[To do] Would you show every line from the records that holds "group"?
- - - - - - -
This is an optimization exercise on Yosys and OpenROAD, whose aim is small area and a short achievable clock period, not a production implementation.
Function was checked by simulation only, so behaviour that the tests miss may differ from the original.
Power figures rest on the tool's default switching activity, not on a simulated workload.

**design/flow/flow/run.sh**
```bash
#!/bin/bash
# The standard ORFS layout (standard.sh), with these changes to how the
# layout is made:
# - after the standard synthesis, flow/polarity.py picks the polarity of each
#   full adder and xor cell so that fewer inverters are needed (full adders are
#   self-dual; xor2 and xnor2 absorb inversions). Registers, ports and other
#   cells are untouched. Then Yosys re-maps the other combinational cells with
#   ABC (flow/remap.ys), so leftover inverters merge into gates; registers and
#   adders stay. Yosys proves the result equivalent to the standard netlist
#   (flow/equiv.ys); if it cannot, the standard netlist is used as is;
# - repair_timing aims for setup slack beyond the clock's own (SETUP_SLACK_MARGIN),
#   so the layout is optimised for a shorter achieved period;
# - port buffers are a plain buf_2 instead of the resizer's default pick;
# - CTS: clkbuf_16 root, clkbuf_8 leaf buffers, no dummy loads, clusters of at most
#   20 sinks within 60 um.
# The clock period and constraints (constraint.sdc) are the standard flow's, unchanged.
# Logs: make_synth.log, polarity.log, remap.log, equiv.log, make_standard.log here, and
# each ORFS step's log under orfs/logs.
set -euo pipefail
export SETUP_SLACK_MARGIN=9.0
export BUFFER_PORTS_ARGS="-buffer_cell sky130_fd_sc_hd__buf_2"
export CTS_ARGS="-sink_clustering_enable -repair_clock_nets -dont_use_dummy_load -root_buf sky130_fd_sc_hd__clkbuf_16 -buf_list sky130_fd_sc_hd__clkbuf_8 -sink_clustering_size 20 -sink_clustering_max_diameter 60"
RES="$PWD/orfs/results/$FLOW_PLATFORM/top_module/base"
YOSYS="$FLOW_HOME/../tools/install/yosys/bin/yosys"
LIB="$FLOW_HOME/platforms/$FLOW_PLATFORM/lib/sky130_fd_sc_hd__tt_025C_1v80.lib"

bash standard.sh "$RES/1_2_yosys.v" > make_synth.log 2>&1
mkdir -p pol
cp "$RES/1_2_yosys.v" pol/standard.v
cp "$LIB" pol/lib.lib
cp "$FLOW_HOME/scripts/abc_speed.script" flow/abc.constr pol/ 2>/dev/null || cp "$FLOW_HOME/scripts/abc_speed.script" pol/
if python3 flow/polarity.py pol/standard.v pol/polarity.v > polarity.log 2>&1 &&
   (cd pol && "$YOSYS" -s ../flow/remap.ys) > remap.log 2>&1 &&
   cp pol/remap.v pol/netlist.v &&
   (cd pol && "$YOSYS" -s ../flow/equiv.ys) > equiv.log 2>&1; then
  cp pol/netlist.v "$RES/1_2_yosys.v"
  echo "using the optimised netlist" >> polarity.log
else
  echo "using the standard netlist" >> polarity.log
fi
rm -f pol/lib.lib
touch "$RES/1_2_yosys.v"
bash standard.sh > make_standard.log 2>&1
```
**design/flow/flow/abc.constr**
```
set_driving_cell sky130_fd_sc_hd__buf_1
set_load 5
```
**design/flow/flow/equiv.ys**
```
# Proves the optimised netlist (netlist.v) equivalent to the standard synthesis's:
# registers and ports are paired by name, everything else is internal.
read_liberty -ignore_miss_func lib.lib
read_verilog standard.v
rename top_module gold
read_verilog netlist.v
rename top_module gate
flatten gold gate
async2sync
rename -hide gold/w:_*
rename -hide gate/w:_*
equiv_make gold gate equiv
equiv_simple -seq 1
equiv_induct
equiv_status -assert equiv
```
**design/flow/flow/polarity.py**
```python
#!/usr/bin/env python3
"""Choose the polarity of each full-adder cell in a Yosys gate netlist so
that the netlist needs as few inverters as possible.

A full adder is self-dual: FA(~a, ~b, ~c) = (~sum, ~cout). The pass removes
every inverter, picks for each full adder whether it computes the true or the
complemented function (local search on the number of inverters needed), then
puts back one inverter for each signal that some load needs in the other
polarity. Only full adders and inverters change: registers, ports and all other
cells stay as they are, so the netlist's function does not change.

usage: polarity.py IN.v OUT.v
"""
import random
import re
import sys

OUTPINS = {"X", "Y", "Q", "Q_N", "SUM", "COUT", "HI", "LO"}
INV = "sky130_fd_sc_hd__inv_1"

src = open(sys.argv[1]).read()
ports = set()
for d in re.finditer(r"^\s*(input|output)\s+(\[(\d+):(\d+)\]\s*)?(\S+?);", src, re.M):
    name = d.group(5)
    if d.group(2):
        hi, lo = int(d.group(3)), int(d.group(4))
        for i in range(min(hi, lo), max(hi, lo) + 1):
            ports.add(f"{name}[{i}]")
    else:
        ports.add(name)

inst_re = re.compile(r"(\(\*[^\n]*\*\)\s*\n\s*)?(sky130_fd_sc_hd__\w+)\s+(\S+)\s*\((.*?)\);\n", re.S)
pin_re = re.compile(r"\.(\w+)\((\\\S+ |[^()]*)\)")
cells, order = {}, []
first = last = None
for mm in inst_re.finditer(src):
    typ, name, body = mm.group(2), mm.group(3), mm.group(4)
    pins = {}
    for p, n in pin_re.findall(body):
        n = n.strip()
        pins[p] = n if n else None
    cells[name] = [typ, pins]
    order.append(name)
    if first is None:
        first = mm.start()
    last = mm.end()
head = re.sub(r"\(\*[^\n]*\*\)\s*\n\s*$", "", src[:first])
tail = src[last:]

def is_inv(c):
    return "__inv_" in cells[c][0]

def is_fa(c):
    return re.search(r"__fa_\d+$", cells[c][0]) is not None

def is_xor(c):
    return re.search(r"__x(n)?or2_\d+$", cells[c][0]) is not None

drv = {}
for c, (t, pins) in cells.items():
    for p, n in pins.items():
        if n is not None and p in OUTPINS:
            drv[n] = (c, p)

def root(n):
    """(root net, parity) of net n through inverter chains."""
    par = 0
    while n in drv and is_inv(drv[n][0]):
        n = cells[drv[n][0]][1]["A"]
        par ^= 1
    return n, par

# loads: (cell, pin, root, parity needed relative to the root's true value)
loads = []
for c, (t, pins) in cells.items():
    if is_inv(c):
        continue
    for p, n in pins.items():
        if n is None or p in OUTPINS:
            continue
        r, q = root(n)
        loads.append((c, p, r, q))
# output ports read from nets: a port net driven through inverters
port_loads = []
for n in ports:
    if n in drv and is_inv(drv[n][0]):
        r, q = root(n)
        port_loads.append((n, r, q))

fas = [c for c in cells if is_fa(c) or is_xor(c)]
fa_idx = {c: i for i, c in enumerate(fas)}
roots = {}
for (c, p, r, q) in loads:
    roots.setdefault(r, []).append((c, p, q))
for (n, r, q) in port_loads:
    roots.setdefault(r, []).append((None, n, q))

def provided(r, flip):
    d = drv.get(r)
    if d and d[0] in fa_idx:
        return flip[fa_idx[d[0]]]
    return 0

def need(c, p, q, flip):
    if c is not None and c in fa_idx:
        if is_xor(c):
            return None          # an xor absorbs either polarity
        if p in ("A", "B", "CIN"):
            return q ^ flip[fa_idx[c]]
    return q

def rcost(r, flip):
    pi = provided(r, flip)
    for (c, p, q) in roots[r]:
        nd = need(c, p, q, flip)
        if nd is not None and nd != pi:
            return 1
    return 0

# roots touched by each fa (its outputs and its inputs' roots)
touch = [set() for _ in fas]
for r, ls in roots.items():
    d = drv.get(r)
    if d and d[0] in fa_idx:
        touch[fa_idx[d[0]]].add(r)
    for (c, p, q) in ls:
        if c is not None and c in fa_idx:
            touch[fa_idx[c]].add(r)

def total(flip):
    return sum(rcost(r, flip) for r in roots)

def local(flip):
    improved = True
    while improved:
        improved = False
        for i in range(len(fas)):
            before = sum(rcost(r, flip) for r in touch[i])
            flip[i] ^= 1
            after = sum(rcost(r, flip) for r in touch[i])
            if after < before:
                improved = True
            elif after > before:
                flip[i] ^= 1
            # equal: keep the flip to move along plateaus only sometimes
            elif random.random() < 0.5:
                flip[i] ^= 1
    return flip

random.seed(1)
n_inv0 = sum(1 for c in cells if is_inv(c))
best = [0] * len(fas)
best_cost = total(best)
start_cost = best_cost
for it in range(200):
    flip = list(best)
    for _ in range(random.randint(1, 6)):
        flip[random.randrange(len(fas))] ^= 1
    flip = local(flip)
    cst = total(flip)
    if cst < best_cost:
        best, best_cost = flip, cst

# rebuild: drop all inverters, re-add one per root that needs it
for c in [c for c in cells if is_inv(c)]:
    del cells[c]
k = [0]
def fresh(prefix):
    k[0] += 1
    return f"_pol{prefix}{k[0]}_"
newnets = []
for i, f in enumerate(fas):
    if best[i]:
        pins = cells[f][1]
        for p in ("SUM", "COUT"):
            pass  # outputs keep their nets; the nets now carry the complement
xor_d = {}
for r, ls in roots.items():
    pi = provided(r, best)
    inv_net = None
    for (c, p, q) in ls:
        nd = need(c, p, q, best)
        if nd is None:
            xor_d[c] = xor_d.get(c, 0) ^ pi ^ q
            nd = pi
        if nd == pi:
            net = r
        else:
            if inv_net is None:
                inv_net = fresh("n")
                newnets.append(inv_net)
                name = fresh("i")
                cells[name] = [INV, {"A": r, "Y": inv_net}]
                order.append(name)
            net = inv_net
        if c is None:
            # an output port read through inverters: drive the port net itself
            pass
        else:
            cells[c][1][p] = net
# output ports that were driven by inverters: make the port net the inverter's output
for (n, r, q) in port_loads:
    pi = provided(r, best)
    if q == pi:
        name = fresh("b")
        cells[name] = ["sky130_fd_sc_hd__buf_1", {"A": r, "X": n}]
    else:
        name = fresh("i")
        cells[name] = [INV, {"A": r, "Y": n}]
    order.append(name)

for c in fas:
    if is_xor(c):
        t = cells[c][0]
        t0 = 1 if "__xnor2_" in t else 0
        tn = t0 ^ best[fa_idx[c]] ^ xor_d.get(c, 0)
        size = t.rsplit("_", 1)[1]
        cells[c][0] = f"sky130_fd_sc_hd__{'xnor2' if tn else 'xor2'}_{size}"
        pins = cells[c][1]
        outnet = pins.pop("X", None) or pins.pop("Y", None)
        pins["Y" if tn else "X"] = outnet

wires = "".join(f"  wire {n};\n" for n in newnets)
idx = head.find("  wire ")
head = head[:idx] + wires + head[idx:]
def fmt(n):
    if n is None:
        return ""
    return n + " " if n.startswith("\\") else n
out = [head]
for c in order:
    if c not in cells:
        continue
    t, pins = cells[c]
    body = ",\n".join(f"    .{p}({fmt(n)})" for p, n in pins.items())
    out.append(f"  {t} {c} (\n{body}\n  );\n")
out.append(tail)
open(sys.argv[2], "w").write("".join(out))
n_inv1 = sum(1 for c in cells if is_inv(c))
print(f"polarity: {len(fas)} full adders and xors, inverters {n_inv0} -> {n_inv1} "
      f"(cost {start_cost} -> {best_cost})", file=sys.stderr)
```
**design/flow/flow/remap.ys**
```
# Re-maps the combinational cells of flow/polarity.py's netlist with ABC, so
# the inverters left next to the full adders can merge into other gates.
# Registers, full and half adders stay as they are.
read_liberty -ignore_miss_func lib.lib
read_verilog polarity.v
hierarchy -top top_module
blackbox sky130_fd_sc_hd__fa_* sky130_fd_sc_hd__ha_* sky130_fd_sc_hd__df*
flatten
rename -hide w:*.*
opt_clean -purge
abc -script abc_speed.script -liberty lib.lib -D 12.5 -constr abc.constr -dont_use sky130_fd_sc_hd__probe_p_8 -dont_use sky130_fd_sc_hd__probec_p_8 -dont_use sky130_fd_sc_hd__lpflow_*
opt_clean -purge
splitnets
opt_clean -purge
stat -liberty lib.lib
write_verilog -noattr -noexpr -nohex -nodec remap.v
```
**design/flow/standard.sh**
```bash
#!/bin/bash
# synth_recipe.tcl (not shown) runs the flow's synth.tcl, then flattens the netlist and writes it again
# the make line also repeats each setting of config.mk as NAME=value (left out here)
make -C /OpenROAD-flow-scripts/flow DESIGN_CONFIG=/design/flow/config.mk WORK_HOME=/design/flow/orfs CLKGATE_MAP_FILE= SYNTH_SCRIPT=/design/flow/synth_recipe.tcl "${@:-finish}"
```
**design/flow/config.mk**
```make
export PLATFORM = sky130hd
export DESIGN_NAME = top_module
export DESIGN_NICKNAME = top_module
export VERILOG_FILES = /design/flow/design.v
export SDC_FILE = /design/flow/constraint.sdc
export NUM_CORES = 4
export LEC_CHECK = 0
export CAP_MARGIN = 20
export CORE_MARGIN = 2
export CORE_UTILIZATION = 45
export SLEW_MARGIN = 20
```
**design/flow/constraint.sdc**
```tcl
create_clock -name core_clock -period 12.5 [get_ports {clk}]
set_input_delay 2.5000 -clock core_clock [delete_from_list [all_inputs] [get_ports {clk}]]
set_output_delay 2.5000 -clock core_clock [all_outputs]
set_load 0.01 [all_outputs]
```
**design/flow/design.v**
```verilog
module top_module (
    input wire clk,
    input wire reset,
    input wire signed [15:0] x_in,
    input wire signed [15:0] d_in,
    output wire signed [15:0] y_out
);
    reg [15:0] d0;                  
    reg [15:0] dl [1:15];           
    reg        p1, n1;              
    reg        p16, n16;            
    reg [15:0] rz;
    reg [15:1] rp, rn;
    reg [4:1]  cz, cp, cn;          
    reg [15:0] y;
    reg        ep, en;              
    reg        kp, kn;              
    reg [3:0]  cnt;                 
    reg        v15;                 
    integer i;
    wire [15:0] d15 = v15 ? dl[15] : 16'd0;
    wire        p15 = (|d15) & ~d15[15];
    wire        n15 = d15[15];
    function [15:0] add16(input [15:0] a, input [15:0] b, input ci);
        reg [15:0] p, g, gg, pp;
        integer k, st;
        begin
            p = a ^ b;
            g = a & b;
            gg = g;
            pp = p;
            gg[0] = g[0] | (p[0] & ci);
            for (st = 1; st < 16; st = st * 2)
                for (k = 2 * st - 1; k < 16; k = k + 2 * st) begin
                    gg[k] = gg[k] | (pp[k] & gg[k-st]);
                    pp[k] = pp[k] & pp[k-st];
                end
            for (st = 4; st >= 1; st = st / 2)
                for (k = 3 * st - 1; k < 16; k = k + 2 * st) begin
                    gg[k] = gg[k] | (pp[k] & gg[k-st]);
                    pp[k] = pp[k] & pp[k-st];
                end
            add16 = p ^ {gg[14:0], ci};
        end
    endfunction
    function [4:0] rip(input [3:0] a, input [3:0] b, input ci, input integer n);
        reg [4:0] c;
        integer k;
        begin
            c = 5'd0;
            c[0] = ci;
            for (k = 0; k < n; k = k + 1)
                c[k+1] = (a[k] & b[k]) | (a[k] & c[k]) | (b[k] & c[k]);
            rip = {c[n], (a ^ b ^ c[3:0])};
        end
    endfunction
    function [19:0] acc(input [15:0] r, input [4:1] rc, input [15:0] x,
                        input s);
        reg [15:0] a;
        reg [4:0]  b0, b1, b2, b3, b4;
        begin
            a = x ^ {16{s}};
            b0 = rip({1'b0, r[2:0]}, {1'b0, a[2:0]}, s, 3);
            b1 = rip({1'b0, r[5:3]}, {1'b0, a[5:3]}, rc[1], 3);
            b2 = rip({1'b0, r[8:6]}, {1'b0, a[8:6]}, rc[2], 3);
            b3 = rip({1'b0, r[11:9]}, {1'b0, a[11:9]}, rc[3], 3);
            b4 = rip(r[15:12], a[15:12], rc[4], 4);
            acc = {b3[4], b2[4], b1[4], b0[4],
                   b4[3:0], b3[2:0], b2[2:0], b1[2:0], b0[2:0]};
        end
    endfunction
    wire [15:0] rpf = {rp, rz[0]};
    wire [15:0] rnf = {rn, rz[0]};
    wire [19:0] vp  = acc(rpf, cp, d0, ~p1);
    wire [19:0] vn  = acc(rnf, cn, d0, ~n1);
    wire [19:0] vz  = acc(rz, cz, d0, 1'b1);
    wire [19:0] rpn = acc(vp[15:0], vp[19:16], d15, p16);
    wire [19:0] rnn = acc(vn[15:0], vn[19:16], d15, n16);
    wire [19:0] rzn = acc(vz[15:0], vz[19:16], d15, 1'b0);
    wire [19:0] vk = kp ? vp : (kn ? vn : vz);
    wire [15:0] yn = vk[15:0] + {3'd0, vk[19], 2'd0, vk[18], 2'd0, vk[17], 2'd0, vk[16], 3'd0};
    wire        eneg = add16(d_in, ~y, 1'b1) >> 15;    
    wire        enz  = |(d_in ^ y);                   
    always @(posedge clk or posedge reset) begin
        if (reset) begin
            d0  <= 16'd0;
            p1  <= 1'b0;
            n1  <= 1'b0;
            p16 <= 1'b0;
            n16 <= 1'b0;
            rz  <= 16'd0;
            rp  <= 15'd0;
            rn  <= 15'd0;
            cz  <= 4'd0;
            cp  <= 4'd0;
            cn  <= 4'd0;
            y   <= 16'd0;
            ep  <= 1'b0;
            en  <= 1'b0;
            kp  <= 1'b0;
            kn  <= 1'b0;
            cnt <= 4'd0;
            v15 <= 1'b0;
        end else begin
            d0  <= x_in;
            p1  <= (|d0) & ~d0[15];
            n1  <= d0[15];
            p16 <= p15;
            n16 <= n15;
            rz  <= rzn[15:0];
            rp  <= rpn[15:1];
            rn  <= rnn[15:1];
            cz  <= rzn[19:16];
            cp  <= rpn[19:16];
            cn  <= rnn[19:16];
            y   <= yn;
            ep  <= enz & ~eneg;
            en  <= eneg;
            kp  <= ep;
            kn  <= en;
            if (!v15) cnt <= cnt + 4'd1;
            if (cnt == 4'd14) v15 <= 1'b1;
        end
    end
    always @(posedge clk) begin
        dl[1] <= d0;
        for (i = 2; i < 16; i = i + 1)
            dl[i] <= dl[i-1];
    end
    assign y_out = y;
endmodule
```
==> impl_metrics.toml, run 1 <==
[timing]
setup_viol = 0
maxSlewHeadroom = 0.415
min_period_ps = 3570
worst_pin_slew_ps = 872
slew_viol_final = 0
rsz0062_at_grt = "yes"
fmax_ghz = 0.280
hold_viol = 0
tns_ps = 0
fin_skew_ps = 50.1
post-route-period-util = 0.285

[pwr]
vdd_drop_max_v = 0.000107
power.density_nw_per_um2 = 272
power.leakage_nw = 5.44
finalPower_mw = 3.47

[floorplan]
core_area_um2 = 25000
die-width_um = 163
start_util = 0.457
die_y_um = 163
dieArea_um2 = 26700
pin_count = 50
rows = 58

[routing]
vias_per_cell = 4.64
ant_nets = 0
wl_per_cell_um = 17.1
drt-total-wl_mm = 20.1
dr_total_vias = 5448
drt_iter0_drc = 262
first_pass_iters = 4
drc = 0

[final_layout]
finalNonFillerCells = 1175
num_antenna_cells = 0
drive_above_1_share = 0.189
layout.nets = 989
area_growth_pct = 11.8
fill_cells = 2134

[yosys]
synthesis.nets = 902
syn-mean-instance-area_um2 = 15.0
syn_inst = 760
yosys_warnings = 2
synthesis.area_um2 = 11400

[placement]
hpwlAfterDp_mm = 13.9
place_inst = 1128
port_buffers = 49
gp_congestion = 0.863

[clock_tree]
insertion_delay_ps = 510
root_buffer = "clkbuf_16"
cts_max_path_buffers = 3
cts_made_buffers = 25
path_clk_slew_ps = 110
ctsHoldBuffers = 0
cts_tree = "yes"
clock-sinks = 343
htree_levels = 1

[global_route]
grt_util_all_layers = 0.160
antenna_found_initial = 0
grt_max_degree = 64
grt_pass1_vias = 6168
overflow = 0
grt_first_pass_wirelength_mm = 32.9

[min_path]
whs_endpoint = "dl[5][0]"
hp-class = "flip-flop to flip-flop"
min_from = "dl[4][0]"
min_path_cells = 0

[setup_path]
crit-reg2reg-capture = "rp[15]"
worstSetupStartpointType = "flip-flop"
crit_start = "y[15]"
r2r-start = "d0[9]"
end_kind = "primary output"
critical-path-max-stage-delay_ps = 410
cp_cell_sequence = "buf_2"
cp_top_family = "flip-flops"
crit_arrival_ps = 1070
rr_worst_depth = 11
critPathBufInv = 1
cp_max_fo = 2
crit_type = "flip-flop to primary output"
crit_slowest_cell = "dfrtp_1"
reg2reg_setup_slack_ps = 8950
required_ps = 10000

[job]
drv_cap = 0

[outcome]
status = "finished clean"
==> per-layer routing <==
layer  global-route usage  share of wire
met2                0.258           0.47
met3               0.0267          0.054
met4               0.0523          0.027
met1                0.222           0.44
met5                    0              0
==> timing repair <==
| action | 4_1_cts | 5_1_grt |
|---|---|---|
| endpoints found under the setup margin | 108 | 39 |
| setup buffers | 12 | 9 |
| resized for setup | 13 | 22 |
| cloned | 0 | 1 |
| pin swaps | 3 | 9 |
==> sequential cells by signal, summed over array words and instances (netlist names), 4 cells and up <==
signal,flops
cn,4
d0,16
cz,4
cnt,4
dl,240
rz,16
rp,15
rn,15
y,16
cp,4
==> placed cells by master (no fill, tap or decap), types with 4 or more instances in the layout <==
master / instances
inv_1: 51
ha_1: 26
dfxtp_1: 240
buf_2: 49
nor2_1: 6
fa_1: 55
nor4_1: 6
xor2_1: 14
dfrtp_1: 98
mux2i_4: 5
mux2_4: 4
fa_2: 24
clkbuf_8: 22
o21ai_0: 20
nor3_1: 4
buf_4: 24
mux2i_1: 15
a21oi_1: 9
nand2b_1: 10
nand2_1: 34
xnor2_1: 77
==> worst max path at each step <==
stage	end	slack, ps	depth (start not counted)
2_1_floorplan	cn[1]	8770	1
3_3_place_gp	d0[0]	8420	3
3_5_place_dp	d0[0]	8360	3
4_1_cts	rn[15]	8830	11
5_1_grt	rn[15]	8800	11
6_report	y_out[15]	8930	1
==> final cells by class <==
class	count	area (um2)	share of cell area
sequential	343	7390	0.579
multi-input combinational	348	3920	0.307
timing repair buffer	76	468	0.0366
tap	330	413	0.0323
clock buffer	25	378	0.0296
inverter	52	199	0.0156
timing repair inverter	1	5.00	0.000392
==> power breakdown <==
part	switching, mW	internal [mW]	leakage (nW)
logic	0.810	0.737	2.04
clock network	0.310	0.202	0.195
registers	0.102	1.31	3.21
==> per-stage QoR <==
stage / utilization / area (um2) / setup slack, ps / hold WS (ps)
after global routing: 0.510 / 12800 / 8800 / 281
after floorplan: - / 11500 / 8770 / 310
after CTS: 0.505 / 12600 / 8830 / 281
final: 0.510 / 12800 / 8930 / 282
after global placement: 0.484 / 12100 / 8420 / 310
after detailed placement: 0.484 / 12100 / 8360 / 312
- - - - - - -
[Solved problem]
    name = d.group(5)
    if d.group(2):
        hi, lo = int(d.group(3)), int(d.group(4))
    typ, name, body = mm.group(2), mm.group(3), mm.group(4)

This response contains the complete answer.